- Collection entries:
◆ ◆ ◆ ◆ ◆ ◆ ◆

===== src/rtl/act_stream_pipe.sv =====
// Two-stage valid/ready activation pipeline over CH signed lanes, with a
// saturating counter of negative lanes on non-PASS beats.
module act_stream_pipe
    import act_stream_pipe_pkg::*;
#(
    parameter int DW         = WD,
    parameter int CH         = 6,
    parameter int LEAK_SHIFT = 3,
    parameter int CLAMP_VAL  = 16'h0600,
    parameter int CW         = 16
) (
    input  logic             clk,
    input  logic             rst,
    input  logic [1:0]       mode_i,
    input  logic             in_valid,
    output logic             in_ready,
    input  logic [DW*CH-1:0] in_data,
    input  logic             in_last,
    output logic             out_valid,
    input  logic             out_ready,
    output logic [DW*CH-1:0] out_data,
    output logic             out_last,
    input  logic             cnt_clr,
    output logic [CW-1:0]    neg_cnt
);

    localparam int PCW = $clog2(CH + 1);

    logic             s1_v_q,    s1_v_d;
    logic [DW*CH-1:0] s1_data_q, s1_data_d;
    act_mode_e        s1_mode_q, s1_mode_d;
    logic             s1_last_q, s1_last_d;
    logic             s2_v_q,    s2_v_d;
    logic [DW*CH-1:0] s2_data_q, s2_data_d;
    logic             s2_last_q, s2_last_d;
    logic [CW-1:0]    neg_cnt_q, neg_cnt_d;

    logic             adv1, adv2, accept;
    logic [DW*CH-1:0] lane_y;
    logic [PCW-1:0]   neg_lanes;
    logic [CW:0]      cnt_sum;

    for (genvar g = 0; g < CH; g++) begin : g_lane
        act_lane #(
            .DW        (DW),
            .LEAK_SHIFT(LEAK_SHIFT),
            .CLAMP_VAL (CLAMP_VAL)
        ) u_lane (
            .mode_i(s1_mode_q),
            .x_i   (s1_data_q[g*DW +: DW]),
            .y_o   (lane_y[g*DW +: DW])
        );
    end

    // Stage 1 may refill in the same cycle stage 2 drains (bubble collapse).
    assign adv2      = !s2_v_q || out_ready;
    assign adv1      = !s1_v_q || adv2;
    assign in_ready  = adv1 && !rst;
    assign accept    = in_valid && in_ready;
    assign out_valid = s2_v_q;
    assign out_data  = s2_data_q;
    assign out_last  = s2_last_q;
    assign neg_cnt   = neg_cnt_q;

    always_comb begin
        s1_v_d    = s1_v_q;
        s1_data_d = s1_data_q;
        s1_mode_d = s1_mode_q;
        s1_last_d = s1_last_q;
        s2_v_d    = s2_v_q;
        s2_data_d = s2_data_q;
        s2_last_d = s2_last_q;

        if (adv1) begin
            s1_v_d = accept;
            if (accept) begin
                s1_data_d = in_data;
                s1_mode_d = act_mode_e'(mode_i);
                s1_last_d = in_last;
            end
        end

        if (adv2) begin
            s2_v_d = s1_v_q;
            if (s1_v_q) begin
                s2_data_d = lane_y;
                s2_last_d = s1_last_q;
            end
        end
    end

    always_comb begin
        neg_lanes = '0;
        for (int i = 0; i < CH; i++) begin
            neg_lanes = neg_lanes + PCW'(in_data[i*DW + DW-1]);
        end
        cnt_sum   = {1'b0, neg_cnt_q} + (CW+1)'(neg_lanes);

        neg_cnt_d = neg_cnt_q;
        if (cnt_clr) begin
            neg_cnt_d = '0;
        end else if (accept && act_mode_e'(mode_i) != ACT_PASS) begin
            neg_cnt_d = cnt_sum[CW] ? {CW{1'b1}} : cnt_sum[CW-1:0];
        end
    end

    // NOTE: non-blocking assignments so every register updates from pre-edge values.
    always_ff @(posedge clk) begin
        if (rst) begin
            // NOTE: data registers are reset too so out_data reads 0 after reset.
            s1_v_q    <= 1'b0;
            s1_data_q <= '0;
            s1_mode_q <= ACT_PASS;
            s1_last_q <= 1'b0;
            s2_v_q    <= 1'b0;
            s2_data_q <= '0;
            s2_last_q <= 1'b0;
            neg_cnt_q <= '0;
        end else begin
            s1_v_q    <= s1_v_d;
            s1_data_q <= s1_data_d;
            s1_mode_q <= s1_mode_d;
            s1_last_q <= s1_last_d;
            s2_v_q    <= s2_v_d;
            s2_data_q <= s2_data_d;
            s2_last_q <= s2_last_d;
            neg_cnt_q <= neg_cnt_d;
        end
    end

endmodule

===== config.mk =====
export PLATFORM = sky130hd
export DESIGN_NAME = act_stream_pipe
export DESIGN_NICKNAME = d
export VERILOG_FILES = /design/src/rtl/act_stream_pipe_pkg.sv /design/src/rtl/act_stream_pipe_lane.sv /design/src/rtl/act_stream_pipe.sv
export SDC_FILE = /design/constraint.sdc
export NUM_CORES = 1
export LEC_CHECK = 0
export ABC_AREA = 1
export BUFFER_PORTS_ARGS = -buffer_cell sky130_fd_sc_hd__buf_2
export CORE_AREA = 2 2 150 152
export DETAILED_ROUTE_END_ITERATION = 6
export DIE_AREA = 0 0 152 154
export PLACE_DENSITY_LB_ADDON = 0.25
export SLEW_MARGIN = 30
export SYNTH_ARGS = -nofsm -noshare
export SYNTH_HDL_FRONTEND = slang
export SYNTH_SLANG_ARGS = --single-unit
export TNS_END_PERCENT = 30

===== constraint.sdc =====
create_clock -name clk -period 2.8 [get_ports clk]
set_clock_uncertainty 0.1 [all_clocks]
set_input_delay 0 -clock clk [delete_from_list [all_inputs] [get_ports clk]]
set_output_delay 0 -clock clk [all_outputs]
set_load 0.02 [all_outputs]
**config.mk**
```make
export PLATFORM = sky130hd
export DESIGN_NAME = stream_arb
export DESIGN_NICKNAME = d
export VERILOG_FILES = /design/src/rtl/stream_arb_pkg.sv /design/src/rtl/stream_arb_rr_pick.sv /design/src/rtl/stream_arb.sv
export SDC_FILE = /design/constraint.sdc
export NUM_CORES = 1
export LEC_CHECK = 0
export CORE_AREA = 3 3 132 134
export CTS_BUF_LIST = sky130_fd_sc_hd__clkbuf_16
export CTS_CLUSTER_DIAMETER = 80
export DETAILED_ROUTE_END_ITERATION = 12
export DIE_AREA = 0 0 135 137
export GPL_TIMING_DRIVEN = 0
export PLACE_DENSITY = 0.71
export SYNTH_ARGS = -nofsm -noshare
export SYNTH_HDL_FRONTEND = slang
export SYNTH_HIERARCHICAL = 1
export SYNTH_SLANG_ARGS = --single-unit
```
**constraint.sdc**
```tcl
create_clock -name clk -period 13.9 [get_ports clk]
set_clock_uncertainty 0.1 [all_clocks]
set_input_delay 4.17 -clock clk [delete_from_list [all_inputs] [get_ports clk]]
set_output_delay 4.17 -clock clk [all_outputs]
set_load 0.02 [all_outputs]
```
**src/rtl/stream_arb_pkg.sv**
```systemverilog
// Shared definitions for the stream arbiter family: lock state encoding and
// the largest requester count any arbiter instance supports.
package stream_arb_pkg;

    typedef enum logic {
        ST_IDLE   = 1'b0,
        ST_LOCKED = 1'b1
    } lock_state_t;

    localparam int ARB_MAX_REQ = 8;

endpackage

```
**src/rtl/stream_arb_rr_pick.sv**
```systemverilog
// rr_pick: combinational round-robin picker. Rotates req so ptr sits at bit 0,
// finds the first set bit, then rotates the index back.
module rr_pick
    import stream_arb_pkg::*;
#(
    parameter int NREQ = 4,
    parameter int IDW  = 2
) (
    input  logic [NREQ-1:0] req,
    input  logic [IDW-1:0]  ptr,
    output logic [IDW-1:0]  idx,
    output logic            vld
);

    logic [2*ARB_MAX_REQ-1:0] dbl;
    logic [ARB_MAX_REQ-1:0]   rot;
    int                       first;

    always_comb begin
        dbl = '0;
        dbl[NREQ-1:0]      = req;
        dbl[2*NREQ-1:NREQ] = req;
        rot = dbl[int'(ptr) +: ARB_MAX_REQ];
        first = 0;
        // Descending scan so the lowest rotated position wins.
        for (int k = ARB_MAX_REQ - 1; k >= 0; k--) begin
            if (k < NREQ && rot[k]) begin
                first = k;
            end
        end
        idx = IDW'((int'(ptr) + first) % NREQ);
        vld = |req;
    end

endmodule

```
**src/rtl/stream_arb.sv**
```systemverilog
// Round-robin valid/ready arbiter with burst locking and a registered output slot.
// Optional build macro STREAM_ARB_HIPRIO_EN gives requester 0 absolute priority in IDLE.
//
//   state     | meaning
//   ST_IDLE   | no burst in progress; grant follows the round-robin pick
//   ST_LOCKED | burst open; grant pinned to lock_idx until its last beat
module stream_arb
    import stream_arb_pkg::*;
#(
    parameter int WIDTH = 64,
    parameter int NREQ  = 4,
    parameter int IDW   = 2
) (
    input  logic                  clk,
    input  logic                  rst,
    input  logic [NREQ*WIDTH-1:0] a_data,
    input  logic [NREQ-1:0]       a_last,
    input  logic [NREQ-1:0]       a_valid,
    output logic [NREQ-1:0]       a_ready,
    output logic [WIDTH-1:0]      b_data,
    output logic [IDW-1:0]        b_id,
    output logic                  b_last,
    output logic                  b_valid,
    input  logic                  b_ready,
    output logic                  busy
);

    lock_state_t      state, state_nxt;
    logic [IDW-1:0]   lock_idx;
    logic [IDW-1:0]   rr_ptr, rr_nxt;
    logic [IDW-1:0]   pick_idx, grant_idx;
    logic             pick_vld, grant_vld;
    logic             slot_free;
    logic             acc, acc_last;
    logic [WIDTH-1:0] acc_data;

    rr_pick #(
        .NREQ (NREQ),
        .IDW  (IDW)
    ) u_pick (
        .req (a_valid),
        .ptr (rr_ptr),
        .idx (pick_idx),
        .vld (pick_vld)
    );

    assign slot_free = !b_valid || b_ready;
    assign busy      = (state == ST_LOCKED);

    always_comb begin
        grant_idx = pick_idx;
        grant_vld = pick_vld;
        if (state == ST_LOCKED) begin
            // Pinned even while the owner idles, so bursts never interleave.
            grant_idx = lock_idx;
            grant_vld = 1'b1;
        end
`ifdef STREAM_ARB_HIPRIO_EN
        else if (a_valid[0]) begin
            grant_idx = '0;
        end
`endif
    end

    always_comb begin
        a_ready  = '0;
        acc_data = '0;
        acc_last = 1'b0;
        for (int i = 0; i < NREQ; i++) begin
            if (slot_free && grant_vld && (grant_idx == IDW'(i))) begin
                a_ready[i] = 1'b1;
            end
            if (a_ready[i] && a_valid[i]) begin
                acc_data = a_data[i*WIDTH +: WIDTH];
                acc_last = a_last[i];
            end
        end
    end

    assign acc = |(a_valid & a_ready);

    always_comb begin
        state_nxt = state;
        rr_nxt    = rr_ptr;
        if (acc) begin
            state_nxt = acc_last ? ST_IDLE : ST_LOCKED;
            if (acc_last) begin
                rr_nxt = (grant_idx == IDW'(NREQ - 1)) ? '0 : grant_idx + 1'b1;
`ifdef STREAM_ARB_HIPRIO_EN
                if (grant_idx == '0) begin
                    rr_nxt = rr_ptr;
                end
`endif
            end
        end
    end

    always_ff @(posedge clk) begin
        if (rst) begin
            state    <= ST_IDLE;
            lock_idx <= '0;
            rr_ptr   <= '0;
            b_valid  <= 1'b0;
            b_data   <= '0;
            b_id     <= '0;
            b_last   <= 1'b0;
        end else begin
            state  <= state_nxt;
            rr_ptr <= rr_nxt;
            if (acc) begin
                lock_idx <= grant_idx;
                b_valid  <= 1'b1;
                b_data   <= acc_data;
                b_id     <= grant_idx;
                b_last   <= acc_last;
            end else if (b_ready) begin
                b_valid <= 1'b0;
            end
        end
    end

endmodule
```
==> results of run 1 <==
[worst paths after layout]
path              slack (ps)        from  cells after the start         end
setup / recovery        1740  a_valid[2]                     14  a_ready[1]
hold / removal           390   rr_ptr[0]                      2   rr_ptr[0]
setup reg to reg        9970   rr_ptr[0]                     16  b_data[51]
hold reg to reg          390   rr_ptr[0]                      2   rr_ptr[0]
$ cat config.mk
export PLATFORM = sky130hd
export DESIGN_NAME = mult_div_unit
export DESIGN_NICKNAME = d
export VERILOG_FILES = /design/src/rtl/mult_div_unit.sv
export SDC_FILE = /design/constraint.sdc
export NUM_CORES = 1
export LEC_CHECK = 0
export ABC_AREA = 1
export CAP_MARGIN = 15
export CORE_MARGIN = 4
export CORE_UTILIZATION = 50
export CTS_CLUSTER_DIAMETER = 120
export CTS_CLUSTER_SIZE = 25
export DETAILED_ROUTE_END_ITERATION = 8
export PLACE_DENSITY_LB_ADDON = 0.1
export SYNTH_ARGS = -nofsm -noshare
export SYNTH_HDL_FRONTEND = slang
export SYNTH_SLANG_ARGS = --single-unit
$ cat constraint.sdc
create_clock -name clk -period 2.5 [get_ports clk]
set_input_delay 0.5 -clock clk [delete_from_list [all_inputs] [get_ports clk]]
set_output_delay 0.5 -clock clk [all_outputs]
set_load 0.05 [all_outputs]
$ cat src/rtl/mult_div_unit.sv
// Iterative signed 32x32 multiply and 32/32 divide, one iteration per cycle.
// Results land in HI/LO; a divide by zero is flagged without touching them.
module mult_div_unit #(
    parameter int ITER = 32
) (
    input  logic        clk,
    input  logic        rst,
    input  logic        start_mult,
    input  logic        start_div,
    input  logic [31:0] op_a,
    input  logic [31:0] op_b,
    output logic [31:0] hi,
    output logic [31:0] lo,
    output logic        busy,
    output logic        done,
    output logic        div_zero
);

    localparam int CW = $clog2(ITER);
    localparam logic [CW-1:0] LAST = CW'(ITER - 1);

    typedef enum logic [1:0] {IDLE, CALC, FINISH} state_t;

    state_t        state;
    state_t        state_next;
    logic [CW-1:0] count;
    logic          fix_stage;
    logic          is_div;
    logic          dz;
    logic          neg_res;
    logic          neg_rem;
    logic [63:0]   acc;
    logic [63:0]   mcand;
    logic [31:0]   mplier;
    logic [31:0]   rem;
    logic [31:0]   quo;
    logic [31:0]   divisor;
    logic [31:0]   res_hi;
    logic [31:0]   res_lo;

    logic          accept_mult;
    logic          accept_div;
    logic          accept_dz;
    logic          commit;
    logic [31:0]   mag_a;
    logic [31:0]   mag_b;
    logic [32:0]   shifted;
    logic [32:0]   diff;
    logic          ge;
    logic [63:0]   prod_fix;
    logic [31:0]   quo_fix;
    logic [31:0]   rem_fix;

    // A simultaneous multiply request wins; divide with zero divisor skips CALC.
    assign accept_mult = (state == IDLE) && start_mult;
    assign accept_div  = (state == IDLE) && !start_mult && start_div && (op_b != 32'd0);
    assign accept_dz   = (state == IDLE) && !start_mult && start_div && (op_b == 32'd0);

    assign mag_a = op_a[31] ? (~op_a + 32'd1) : op_a;
    assign mag_b = op_b[31] ? (~op_b + 32'd1) : op_b;

    assign shifted = {rem, quo[31]};
    assign diff    = shifted - {1'b0, divisor};
    assign ge      = !diff[32];

    assign prod_fix = neg_res ? (~acc + 64'd1) : acc;
    assign quo_fix  = neg_res ? (~quo + 32'd1) : quo;
    assign rem_fix  = neg_rem ? (~rem + 32'd1) : rem;

    always_ff @(posedge clk) begin
        if (rst) state <= IDLE;
        else     state <= state_next;
    end

    always_comb begin
        state_next = state;
        case (state)
            IDLE: begin
                if (accept_mult || accept_div) state_next = CALC;
                else if (accept_dz)            state_next = FINISH;
            end
            CALC:    if (count == LAST) state_next = FINISH;
            FINISH:  if (fix_stage)     state_next = IDLE;
            default: state_next = IDLE;
        endcase
    end

    always_comb begin
        busy   = (state != IDLE);
        commit = (state == FINISH) && fix_stage;
    end

    // FINISH first registers the sign-corrected result, then commits it to HI/LO.
    always_ff @(posedge clk) begin
        if (rst) begin
            count     <= '0;
            fix_stage <= 1'b0;
            is_div    <= 1'b0;
            dz        <= 1'b0;
            neg_res   <= 1'b0;
            neg_rem   <= 1'b0;
            acc       <= '0;
            mcand     <= '0;
            mplier    <= '0;
            rem       <= '0;
            quo       <= '0;
            divisor   <= '0;
            res_hi    <= '0;
            res_lo    <= '0;
            hi        <= '0;
            lo        <= '0;
            done      <= 1'b0;
            div_zero  <= 1'b0;
        end else begin
            done     <= commit;
            div_zero <= commit && dz;
            case (state)
                IDLE: begin
                    fix_stage <= 1'b0;
                    count     <= '0;
                    if (accept_mult || accept_div) begin
                        is_div  <= accept_div;
                        dz      <= 1'b0;
                        neg_res <= op_a[31] ^ op_b[31];
                        neg_rem <= op_a[31];
                        acc     <= '0;
                        mcand   <= {32'd0, mag_a};
                        mplier  <= mag_b;
                        rem     <= '0;
                        quo     <= mag_a;
                        divisor <= mag_b;
                    end else if (accept_dz) begin
                        dz <= 1'b1;
                    end
                end
                CALC: begin
                    count <= count + CW'(1);
                    if (is_div) begin
                        rem <= ge ? diff[31:0] : shifted[31:0];
                        quo <= {quo[30:0], ge};
                    end else begin
                        if (mplier[0]) acc <= acc + mcand;
                        mcand  <= {mcand[62:0], 1'b0};
                        mplier <= {1'b0, mplier[31:1]};
                    end
                end
                FINISH: begin
                    if (!fix_stage) begin
                        fix_stage <= 1'b1;
                        res_hi    <= is_div ? rem_fix : prod_fix[63:32];
                        res_lo    <= is_div ? quo_fix : prod_fix[31:0];
                    end else begin
                        fix_stage <= 1'b0;
                        if (!dz) begin
                            hi <= res_hi;
                            lo <= res_lo;
                        end
                    end
                end
                default: fix_stage <= 1'b0;
            endcase
        end
    end

endmodule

◆ ◆ ◆ ◆ ◆ ◆ ◆

- WHAT YOU HAVE TO DO:
Which lines above include the word "FINISH"? Show each one.

- TASK ANSWER:
    typedef enum logic [1:0] {IDLE, CALC, FINISH} state_t;
                else if (accept_dz)            state_next = FINISH;
            CALC:    if (count == LAST) state_next = FINISH;
            FINISH:  if (fix_stage)     state_next = IDLE;
        commit = (state == FINISH) && fix_stage;
    // FINISH first registers the sign-corrected result, then commits it to HI/LO.
                FINISH: begin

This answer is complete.